As Ike made clear, better storm-surge forecasting can't come soon enough
Since 2005, scientists have redoubled research to improve understanding of
the surge hazard.
Storm surges, which can inflict some of the worst damage that comes with hurricanes, are getting extra attention these days from scientists working to better understand – and predict – the phenomena.
Scientists are setting up arrays of sensors and putting forecast models through their paces in hopes of giving emergency personnel better information about surge hazards from a given storm. Their research also holds potential for helping planners evaluate options for improving coastal defenses against storm surges.
Research began to rise in 2004, when four hurricanes crisscrossed Florida, but hurricane Katrina in 2005 provided the biggest jolt, says Rick Luettich, director of the Institute of Marine Sciences at the University of North Carolina at Chapel Hill. "Every year out from a natural disaster, the national attention span wanes a bit," he says. "We just hadn't had a major catastrophe from hurricane storm surge" in many years. "Katrina rang a whole bunch of chimes."
That event gave the endeavor a fresh sense of urgency – and unleashed new funding to pay for the work, he says.
Surges occur as a storm's circular winds race over a swath of ocean. The wind's friction with the sea surface hustles the water along, piling it up until it bulldozes its way onto land. In the Northern Hemisphere, a storm's biggest pileup occurs to the right of the storm's eye along its line of travel, when viewed from the seaward side of the storm.
The surge height at landfall depends on the expanse and intensity of the storm, as well as the slope of the sea bottom offshore. A long, shallow slope – similar to the Gulf Coast's profile – can spell trouble. A surge at high tide compounds the problem. And the wind continues to whip up waves atop the surge. From a surge-saturated building's perspective, each cubic yard of water breaking against it is like getting punched by a wrecking ball weighing nearly 1,700 pounds.

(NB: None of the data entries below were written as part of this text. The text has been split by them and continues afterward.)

[config.mk]
export PLATFORM = sky130hd
export DESIGN_NAME = spi_slave_ctrl
export DESIGN_NICKNAME = d
export VERILOG_FILES = /design/src/rtl/spi_slave_ctrl_pkg.sv /design/src/rtl/spi_slave_ctrl.sv
export SDC_FILE = /design/constraint.sdc
export NUM_CORES = 1
export LEC_CHECK = 0
export BUFFER_PORTS_ARGS = -buffer_cell sky130_fd_sc_hd__buf_4
export CORE_ASPECT_RATIO = 1.1
export CORE_MARGIN = 3
export CORE_UTILIZATION = 48
export CTS_CLUSTER_SIZE = 20
export DETAILED_ROUTE_END_ITERATION = 10
export PLACE_DENSITY = 0.76
export SLEW_MARGIN = 20
export SYNTH_ARGS = -nofsm -noshare
export SYNTH_HDL_FRONTEND = slang
export SYNTH_SLANG_ARGS = --single-unit
[constraint.sdc]
create_clock -name clk -period 2.4 [get_ports clk]
set_clock_uncertainty 0.1 [all_clocks]
set_input_delay 0.72 -clock clk [delete_from_list [all_inputs] [get_ports clk]]
set_output_delay 0.72 -clock clk [all_outputs]
set_load 0.03 [all_outputs]
[src/rtl/spi_slave_ctrl_pkg.sv]
// Shared definitions for the SPI slave front end: FSM states, command
// encodings carried in rx_data[9:8] and the default word widths.
package spi_slave_ctrl_pkg;

    localparam int DATA_W = 8;
    localparam int RX_W   = DATA_W + 2;

    typedef enum logic [2:0] {
        IDLE      = 3'd0,
        CHK_CMD   = 3'd1,
        WRITE     = 3'd2,
        READ_ADD  = 3'd3,
        READ_DATA = 3'd4
    } state_t;

    localparam logic [1:0] CMD_WR_ADDR = 2'b00;
    localparam logic [1:0] CMD_WR_DATA = 2'b01;
    localparam logic [1:0] CMD_RD_ADDR = 2'b10;
    localparam logic [1:0] CMD_RD_DATA = 2'b11;

endpackage

[src/rtl/spi_slave_ctrl.sv]
// SPI slave front end: one command-select bit, then a 10-bit word
// {cmd, payload} shifted in MSB first and handed to the RAM side as a
// single rx_valid pulse. Read data returned by the RAM is shifted out on
// MISO, MSB first, once the read-data word of the frame has completed.
module spi_slave_ctrl
    import spi_slave_ctrl_pkg::*;
#(
    parameter int DATA_W = 8
) (
    input  logic                clk,
    input  logic                rst,
    input  logic                SS_n,
    input  logic                MOSI,
    input  logic                tx_valid,
    input  logic [DATA_W-1:0]   tx_data,
    output logic                MISO,
    output logic                rx_valid,
    output logic [DATA_W+1:0]   rx_data
);

    localparam int WORD_W   = DATA_W + 2;
    localparam int RX_CNT_W = $clog2(WORD_W + 1);
    localparam int TX_CNT_W = $clog2(DATA_W + 1);

    localparam logic [RX_CNT_W-1:0] RX_FULL = RX_CNT_W'(WORD_W);
    localparam logic [RX_CNT_W-1:0] RX_LAST = RX_CNT_W'(WORD_W - 1);
    localparam logic [TX_CNT_W-1:0] TX_LEN  = TX_CNT_W'(DATA_W);

    state_t                 state_reg;
    logic [RX_CNT_W-1:0]    rx_cnt_reg;
    logic [WORD_W-1:0]      rx_data_reg;
    logic                   rx_valid_reg;
    logic                   rd_addr_seen_reg;
    logic                   tx_wait_reg;
    logic [TX_CNT_W-1:0]    tx_cnt_reg;
    logic [DATA_W-1:0]      tx_shift_reg;
    logic                   miso_reg;

    // Frame FSM with the receive shifter and the read-data serialiser.
    // The rd_addr_seen flag survives SS_n going high so a read-address
    // frame and the following read-data frame pair up across frames.
    always_ff @(posedge clk) begin
        if (rst) begin
            state_reg        <= IDLE;
            rx_cnt_reg       <= '0;
            rx_data_reg      <= '0;
            rx_valid_reg     <= 1'b0;
            rd_addr_seen_reg <= 1'b0;
            tx_wait_reg      <= 1'b0;
            tx_cnt_reg       <= '0;
            tx_shift_reg     <= '0;
            miso_reg         <= 1'b0;
        end else begin
            rx_valid_reg <= 1'b0;
            miso_reg     <= 1'b0;
            if (SS_n) begin
                // Frame ended: discard any partial word and pending read.
                state_reg   <= IDLE;
                rx_cnt_reg  <= '0;
                tx_wait_reg <= 1'b0;
                tx_cnt_reg  <= '0;
            end else begin
                // Serialiser runs independently of the receive side.
                if (tx_cnt_reg != '0) begin
                    miso_reg     <= tx_shift_reg[DATA_W-1];
                    tx_shift_reg <= {tx_shift_reg[DATA_W-2:0], 1'b0};
                    tx_cnt_reg   <= tx_cnt_reg - 1'b1;
                end
                case (state_reg)
                    IDLE: begin
                        state_reg <= CHK_CMD;
                    end
                    CHK_CMD: begin
                        if (!MOSI)
                            state_reg <= WRITE;
                        else if (rd_addr_seen_reg)
                            state_reg <= READ_DATA;
                        else
                            state_reg <= READ_ADD;
                    end
                    WRITE, READ_ADD, READ_DATA: begin
                        // Bits past the tenth are ignored until the frame ends.
                        if (rx_cnt_reg < RX_FULL) begin
                            rx_data_reg <= {rx_data_reg[WORD_W-2:0], MOSI};
                            rx_cnt_reg  <= rx_cnt_reg + 1'b1;
                            if (rx_cnt_reg == RX_LAST) begin
                                rx_valid_reg <= 1'b1;
                                if (state_reg == READ_ADD)
                                    rd_addr_seen_reg <= 1'b1;
                                if (state_reg == READ_DATA) begin
                                    rd_addr_seen_reg <= 1'b0;
                                    tx_wait_reg      <= 1'b1;
                                end
                            end
                        end
                        // Only one read word per frame is accepted.
                        if (state_reg == READ_DATA && tx_wait_reg && tx_valid) begin
                            tx_shift_reg <= tx_data;
                            tx_cnt_reg   <= TX_LEN;
                            tx_wait_reg  <= 1'b0;
                        end
                    end
                    default: begin
                        state_reg <= IDLE;
                    end
                endcase
            end
        end
    end

    assign MISO     = miso_reg;
    assign rx_valid = rx_valid_reg;
    assign rx_data  = rx_data_reg;

endmodule

# --- Word level (Yosys, flattened, before mapping) ---
# Index checks and enable logic that the tools add are counted.
word_totals:
  reg_bits: 33
  output_inout_bits: 12
  word_cells: 53
op_classes:
  add_sub_neg: 2
  n_lt_le_gt_ge: 1
  eq_ne: 5
  n_mux: 16
  bitwise: 4
  n_reduce_logical: 16
ops:
  columns: ["op", "n"]
  rows:
  - ["8-bit 2-to-1 mux", 3]
  - ["4-bit 2-to-1 mux", 3]
  - ["3-bit case mux with 3 select lines", 1]
  - ["2-bit nonzero test", 4]
  - ["1-bit 2-to-1 mux", 7]
  - ["3-bit by 2-bit == test with 1-bit output (second input constant)", 2]
  - ["3-bit 2-to-1 mux", 2]
  - ["3-bit OR reduction", 2]
  - ["5-bit AND reduction", 1]
  - ["4-bit by 1-bit adder with 4-bit output (second input constant)", 1]
  - ["4-bit == test (second input constant)", 1]
  - ["4-bit < comparator (second input constant)", 1]
  - ["1-bit NOT", 4]
  - ["4-bit AND reduction", 1]
  - ["4-bit nonzero test", 1]
  - ["4-bit OR reduction", 1]
  - ["4-bit by 1-bit subtractor with 4-bit output (second input constant)", 1]
  - ["3-bit by 1-bit == test with 1-bit output (second input constant)", 1]
  - ["3-bit == test (second input constant)", 1]
  - ["3-bit logical NOT", 1]
  - ["3-bit AND reduction", 1]
  - ["1-bit logical AND", 2]
  - ["2-bit AND reduction", 1]
  - ["2-bit OR reduction", 1]

# --- Depth between registers and ports, before layout ---
# Gate-level depths: netlist of the first run.
depth:
  depth_word: 5
  ltp_mapped: 7
  ltp_nobuf: 5

# --- Worst setup path before layout of the first run ---
# OpenSTA, ideal clock, no wires.
synth_path:
  kind: "input to register"
  from: "input SS_n"
  to: "register rx_data_reg[5] (netlist: rx_data[5])"
  t_arrival_ps: 1678
  required_ps: 2228
  setup_slack_ps: 550
  stages: 5
  path_buffers: 2
  cell_sequence: "clkbuf_1 > clkbuf_1 > inv_1 > o211ai_1 > mux2i_1"
synth_via:
  elab_chain_len: 2
synth_lines:
  columns: ["element", "line", "source"]
  rows:
  - ["from (decl)", "spi_slave_ctrl.sv:12", "input logic SS_n,"]
  - ["1-bit NOT (no source line)", null, null]
  - ["3-bit AND reduction (no source line)", null, null]
  - ["to (signal assigned)", "spi_slave_ctrl.sv:84", "rx_data_reg <= {rx_data_reg[WORD_W-2:0], MOSI};"]
  - ["to (decl)", "spi_slave_ctrl.sv:31", "logic [WORD_W-1:0] rx_data_reg;"]
# Every way passes these cells.
# A chain may end at the register's enable or synchronous reset.

# --- Worst setup path in the final report of the first run ---
layout_path:
  from: "register state_reg[2]"
  to: "register rx_data_reg[1] (netlist: rx_data[1])"
layout_via:
  elab_chain_len: 3
layout_lines:
  columns: ["element", "line", "source"]
  rows:
  - ["from (decl)", "spi_slave_ctrl.sv:29", "state_t state_reg;"]
  - ["from (signal assigned)", "spi_slave_ctrl.sv:44", "state_reg <= IDLE;"]
  - ["from (signal assigned)", "spi_slave_ctrl.sv:58", "state_reg <= IDLE;"]
  - ["from (signal assigned)", "spi_slave_ctrl.sv:71", "state_reg <= CHK_CMD;"]
  - ["3-bit by 2-bit == test with 1-bit output or 3-bit == test (tied branches)", "spi_slave_ctrl.sv:69", "case (state_reg)"]
  - ["3-bit OR reduction *", "spi_slave_ctrl.sv:69", null]
  - ["3-bit AND reduction (no source line) *", null, null]
# Mark *: on every way between the ends. The rest lies on a longest branch, timed or not.

==> results.md, run 1 <==
| Metric | Value | Unit |
|---|---|---|
| Final hold violations | 0 | - |
| Number of search-and-repair iterations in the first detailed-routing pass | 4 | - |
| Crit-path cells | or3b_1 > a211oi_4 > mux2i_1 | - |
| CP Capture Type | register | - |
| Switching power | 444.7 | µW |
| Net total in the final layout | 207 | - |
| Leading register cell type out of synthesis | sky130_fd_sc_hd__dfxtp_1 | - |
| Post-cts hold buffer count | 0 | - |
| Final global-route overflow total | 0 | - |
| Part of the power in registers | 42.9 | % |
| Transition time at the pin with the least slew margin | 0.6062 | ns |
| Area of combinational cells with multiple inputs | 887.1 | µm² |
| Run status | finished clean | - |
| Cell type with the largest total area after synthesis | sky130_fd_sc_hd__dfxtp_1 | - |
| Count of input and output buffers | 24 | - |
| Clock tree from TritonCTS | built | - |
| Clock latency on the worst-skew pair | 0.34 | ns |
| Relative slew slack | 59.59 | % |
| Antenna violations before repair | 0 | - |
| Post-synthesis cell area | 1639 | µm² |
| Synth unique cells | 38 | - |
| Critical register-to-register path endpoint | rx_data[1] | - |
| Placed Cells incl. Taps | 218 | - |
| Final critical path time including I/O delays and setup | 2.021 | ns |
| Kind of critical path | reg2reg | - |
| Mean Syn Cell Area | 9.642 | µm² |
| Hold Path Depth | 2 | - |
| Switching part of the total power | 30.58 | % |
| Final WS setup | 0.3786 | ns |
| Total setup buffers inserted after CTS | 0 | - |
| Slowest stage cell on the critical path | sky130_fd_sc_hd__a211oi_4 | - |
| Post-synthesis cell count | 170 | - |
| Register Area | 660.6 | µm² |
| Timing startpoint of the critical path | state_reg[2] | - |
| TritonCTS Buffers | 5 | - |
| Critical register-to-register path startpoint | state_reg[2] | - |
| Power density of the placed cells | 768.6 | nW/µm² |
| Initial core utilization | 51.98 | % |
| Overall die height | 67.29 | µm |
| Global-route wire length before repair | 5768 | µm |
| Share of the yosys chip area belonging to registers | 40.31 | % |
| Total number of vias | 1,294 | - |
| Initial DRC count | 42 | - |
| Critical path peak fanout | 10 | - |
| CP arrival | 2.20 | ns |
| Clock transition at path regs | 0.11 | ns |
| FF-to-FF setup slack | 0.38 | ns |
| Share of total power in combinational logic | 27.9 | % |
| Yosys reg bits | 33 | - |
| H-tree lvl count | 2 | - |
| Portion of total power attributed to the clock network | 29.3 | % |
| Final TNS setup | 0 | ns |
| Total length of routed wires | 3344 | µm |
| Final non-filler cell total | 226 | - |
| Number of placement rows | 21 | - |
| Int Power | 1.009 | mW |
| Vias in the first global route | 1,281 | - |
| Last element of the critical path | rx_data[1] | - |
| Worst slack at placement | 0.4006 | ns |
| Share of post-route cells with drive strength above 1 | 21.88 | % |
| Unrepaired setup endpoints after global routing | no | - |
| Pin count of the biggest net entering global routing | 31 | - |
| Remaining DRCs | 0 | - |
| Startpoint types | register | - |
| Hold/Removal Path Class | reg2reg | - |
| Aggregate global-route resource usage | 18.74 | % |
| Cell at the root of the clock tree | sky130_fd_sc_hd__clkbuf_4 | - |
| Area share of the largest cell type after synthesis | 40.31 | % |
| Buffers from clock root to sink, at most | 2 | - |
| Number of gates given a new drive strength after cts | 0 | - |
| Die Outline Area | 4153 | µm² |
| Detailed-route wire length per cell | 14.80 | µm |
| Fill count | 282 | - |
| Number of vias per cell | 5.726 | - |
| Count of pins on the block boundary | 25 | - |
| CTS sink count | 33 | - |
| Post-synth EDFFs | 0 | - |
| Core Region | 3153 | µm² |
| Area growth from synthesis to layout | 15.42 | % |
| Synthesized net count | 186 | - |
| Max Cap Viol | 0 | - |
| Commonest non-fill, non-tap cell in the layout | sky130_fd_sc_hd__dfxtp_1 | - |
| Fraction of synthesis flops using an asynchronous set or reset pin | 0 | % |
| Ranking of synthesized cells by area | sky130_fd_sc_hd__dfxtp_1 (40%), sky130_fd_sc_hd__mux2i_1 (12%), sky130_fd_sc_hd__nand2b_1 (7.3%), sky130_fd_sc_hd__o41ai_1 (3.7%), sky130_fd_sc_hd__a211oi_1 (3.7%) | - |
| Highest ir drop seen on vdd | 0.5585 | mV |
| Leading cell types in the layout, fill and taps excluded | sky130_fd_sc_hd__dfxtp_1 (33), sky130_fd_sc_hd__buf_4 (25), sky130_fd_sc_hd__mux2i_1 (20) | - |
| DP Wirelength | 2356 | µm |
| Fin crit share | 84.22 | % |
| N_diodes | 0 | - |
| Standby leakage power | 0.7282 | nW |
| Remaining antenna violation count | 0 | - |
| Maximum single-stage delay on the critical path | 0.57 | ns |
| Max Clk Rate | 494.7 | MHz |
| Final weighted congestion in routability-driven placement | 0.8218 | - |
| R2r worst-path depth | 3 | - |
| Synthesis Warnings | 0 | - |
| Setup violators final | 0 | - |
| Horizontal extent of the die | 61.72 | µm |
| Pins Over Slew Limit | 0 | - |
| Max reg flops | 10 | - |
| Required time of the critical path | 2.58 | ns |
==> cells in the mapped netlist, drive strengths merged, types with 3 or more instances <==
cell type	count
nor2	4
nand2b	19
nor3	7
ha	3
a211oi	9
buf	4
clkbuf	7
inv	8
dfxtp	33
nand2	5
o211ai	3
o41ai	7
or2	8
a21oi	6
and3	3
mux2i	20
==> critical path, delay by kind of cell, from the launching register on <==
kind	cells	cell delay (ns)
AO/OA/AOI/OAI	1	0.57
AND/OR/NAND/NOR	1	0.56
flip-flops	1	0.47
multiplexers	1	0.25
==> layer usage <==
layer | GRT usage, % | share of wire (%) | vias up
li1 | - | - | 663
met1 | 23.42 | 46 | 597
met2 | 29.32 | 47 | 30
met3 | 6.119 | 5.0 | 4
met4 | 7.692 | 1.7 | 0
met5 | 0 | 0 | -
==> cells by family (layout without fill, tap and decap cells) <==
kind of cell    after synthesis  count (layout)  synth area share, %
flops                        33              33                40.31
buf+inv                      19              41                5.573
compound gates               35              35                17.02
simple gates                 58              58                21.53
fa+ha+maj                     3               3                2.290
mux                          20              20                12.21
xor+xnor                      2               2                1.069
==> power groups by stage <==
stage                     sequential [mW]  combinational [mW]  clock, mW
after floorplan                     0.627               0.352          0
final                               0.623               0.405      0.426
after CTS                           0.624               0.405      0.436
after global routing                0.630               0.446      0.460
after global placement              0.632               0.389          0
after detailed placement            0.636               0.402          0
==> cell type report <==
type,instances,area share [%]
multi-input combinational,118,46.89
clock buffer,5,1.984
sequential,33,34.92
inverter,8,1.587
timing repair buffer,25,9.921
clock inverter,3,2.447
tap,34,2.249
==> stage by stage <==
| stage | total power [mW] | cell area [µm²] | utilization [%] | hold slack [ns] |
|---|---|---|---|---|
| 5_1_grt | 1.536 | 1892 | 60.00 | 0.4315 |
| 6_report | 1.454 | 1892 | 60.00 | 0.3892 |
| 4_1_cts | 1.465 | 1892 | 60.00 | 0.3921 |
| 3_3_place_gp | 1.021 | 1808 | 57.34 | 0.3668 |
| 3_5_place_dp | 1.038 | 1808 | 57.34 | 0.3699 |
| 2_1_floorplan | 0.9790 | 1639 | - | 0.3655 |
==> how the worst min path moves through the flow <==
stage                                from          to
final                          rx_data[9]  rx_data[9]
after global routing           rx_data[9]  rx_data[9]
after CTS                      rx_data[9]  rx_data[9]
after detailed placement       rx_data[9]  rx_data[9]
after global placement         rx_data[9]  rx_data[9]
after floorplan           tx_shift_reg[7]        MISO
Power figures use the tool's default switching activity.
==> run 2, diff against run 1 <==
==> constraint.sdc (replaced) <==
create_clock -name clk -period 1.97 [get_ports clk]
set_clock_uncertainty 0.1 [all_clocks]
set_input_delay 0.591 -clock clk [delete_from_list [all_inputs] [get_ports clk]]
set_output_delay 0.591 -clock clk [all_outputs]
set_load 0.03 [all_outputs]
==> run 2 against run 1 <==
Cell area grew 1.8%. Register-to-register slack worse by 0.22 ns. Power increased by 21%. Clock power about the same. Core utilization grew 1.1 points. Maximum frequency up 11%. Sequential power up 22%. Global-route usage decreased by 0.20 points. Sequential share of layout area fell by 0.61 points. Hold slack got worse by 0.012 ns. Sequential cell count did not move. Routed wire length stayed put. Critical path type unchanged. Highest routed layer unchanged.
$ cat src/rtl/term_loopback_cfg.sv
// Edge terminator tile: loops S_END back out as N_BEG under per-channel,
// frame-loaded mode bits, and forwards the frame/clock chain unchanged.
module term_loopback_cfg #(
    parameter int NUM_CH          = 52,
    parameter int PIPE_DEPTH      = 2,
    parameter int MaxFramesPerCol = 20,
    parameter int FrameBitsPerRow = 32
) (
    input  logic                       UserCLK,
    input  logic                       resetn,
    input  logic [NUM_CH-1:0]          S_END,
    output logic [NUM_CH-1:0]          N_BEG,
    input  logic [FrameBitsPerRow-1:0] FrameData,
    output logic [FrameBitsPerRow-1:0] FrameData_O,
    input  logic [MaxFramesPerCol-1:0] FrameStrobe,
    output logic [MaxFramesPerCol-1:0] FrameStrobe_O,
    output logic                       UserCLKo
);

    localparam int NUM_FRAMES = (2 * NUM_CH + FrameBitsPerRow - 1) / FrameBitsPerRow;
    localparam int CFG_BITS   = NUM_FRAMES * FrameBitsPerRow;
    localparam int USED_BITS  = 2 * NUM_CH;

    typedef enum logic [1:0] {
        MODE_OFF    = 2'b00,
        MODE_DIRECT = 2'b01,
        MODE_PIPE   = 2'b10,
        MODE_HIGH   = 2'b11
    } mode_e;

    if (PIPE_DEPTH < 1 || PIPE_DEPTH > 4) begin : g_bad_depth
        $error("term_loopback_cfg: PIPE_DEPTH must be in 1..4");
    end

    if (NUM_FRAMES > MaxFramesPerCol) begin : g_bad_frames
        $error("term_loopback_cfg: NUM_FRAMES exceeds MaxFramesPerCol");
    end

    // Chain pass-through; deliberately untouched by reset.
    assign FrameData_O   = FrameData;
    assign FrameStrobe_O = FrameStrobe;
    assign UserCLKo      = UserCLK;

    logic [FrameBitsPerRow-1:0] frame_q [NUM_FRAMES];
    logic [CFG_BITS-1:0]        cfg_w;

    for (genvar f = 0; f < NUM_FRAMES; f++) begin : g_frame
        // Frame f captures FrameData whenever its strobe is high.
        always_ff @(posedge UserCLK or negedge resetn) begin
            if (!resetn) begin
                frame_q[f] <= '0;
            end else if (FrameStrobe[f]) begin
                frame_q[f] <= FrameData;
            end
        end
        assign cfg_w[f*FrameBitsPerRow +: FrameBitsPerRow] = frame_q[f];
    end

    // Padding bits of the last frame are stored but drive nothing.
    if (CFG_BITS > USED_BITS) begin : g_spare
        logic unused_spare;
        assign unused_spare = ^cfg_w[CFG_BITS-1:USED_BITS];
    end

    for (genvar c = 0; c < NUM_CH; c++) begin : g_ch
        logic [PIPE_DEPTH-1:0] pipe_q;
        logic [PIPE_DEPTH-1:0] pipe_d;
        mode_e                 mode;
        logic                  nbeg_w;

        assign mode      = mode_e'(cfg_w[2*c +: 2]);
        assign pipe_d[0] = S_END[c];
        for (genvar k = 1; k < PIPE_DEPTH; k++) begin : g_shift
            assign pipe_d[k] = pipe_q[k-1];
        end

        // History shifts every cycle in every mode so a switch to
        // registered mode shows real past samples immediately.
        always_ff @(posedge UserCLK or negedge resetn) begin
            if (!resetn) begin
                pipe_q <= '0;
            end else begin
                pipe_q <= pipe_d;
            end
        end

        // Output select reads the config flops directly (no extra latency).
        always_comb begin
            nbeg_w = 1'b0;
            case (mode)
                MODE_OFF:    nbeg_w = 1'b0;
                MODE_DIRECT: nbeg_w = S_END[c];
                MODE_PIPE:   nbeg_w = pipe_q[PIPE_DEPTH-1];
                MODE_HIGH:   nbeg_w = 1'b1;
                default:     nbeg_w = 1'b0;
            endcase
        end

        assign N_BEG[c] = nbeg_w;
    end

endmodule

The forecasting devil is in the details. Prior to hurricane Ike's landfall early Sept. 13, the National Hurricane Center issued "certain death" warnings based on an expected 25-foot surge near Galveston, Texas. Early estimates of the actual surge put the highest point at about 15 feet, near the Texas-Louisiana border.
Errors in surge forecasts stem from uncertainties about a storm's track, intensity, and size, says Wilson Shaffer, who heads the evaluation branch of the National Weather Service's Meteorological Development Laboratory. This year, the agency has started to issue forecasts based on the likelihood that a surge exceeding five feet will strike a given location.
Improving the accuracy of forecast models – by seeing how well a model reproduces past surges – can be tough. Surge-height data often are poor. Typically, scientists go into a surge-stricken area after a storm and gauge surge height using everything from water marks on buildings to debris hanging from trees.
Starting with hurricane Rita in 2005, the US Geological Service has, in advance of a tropical cyclone's landfall, strapped Magic Marker-size pressure sensors to building piers, telephone poles, or any sturdy mount they can find. The sensors track a surge's evolution over five to seven days. After a storm passes, researchers use surveying techniques to provide a standard height reference, then see what tales the sensors tell.
Sensors "were tremendously valuable in validating our modeling," says Joannes Westerink, a scientist at Notre Dame University who has helped develop a detailed surge model now used by several federal agencies.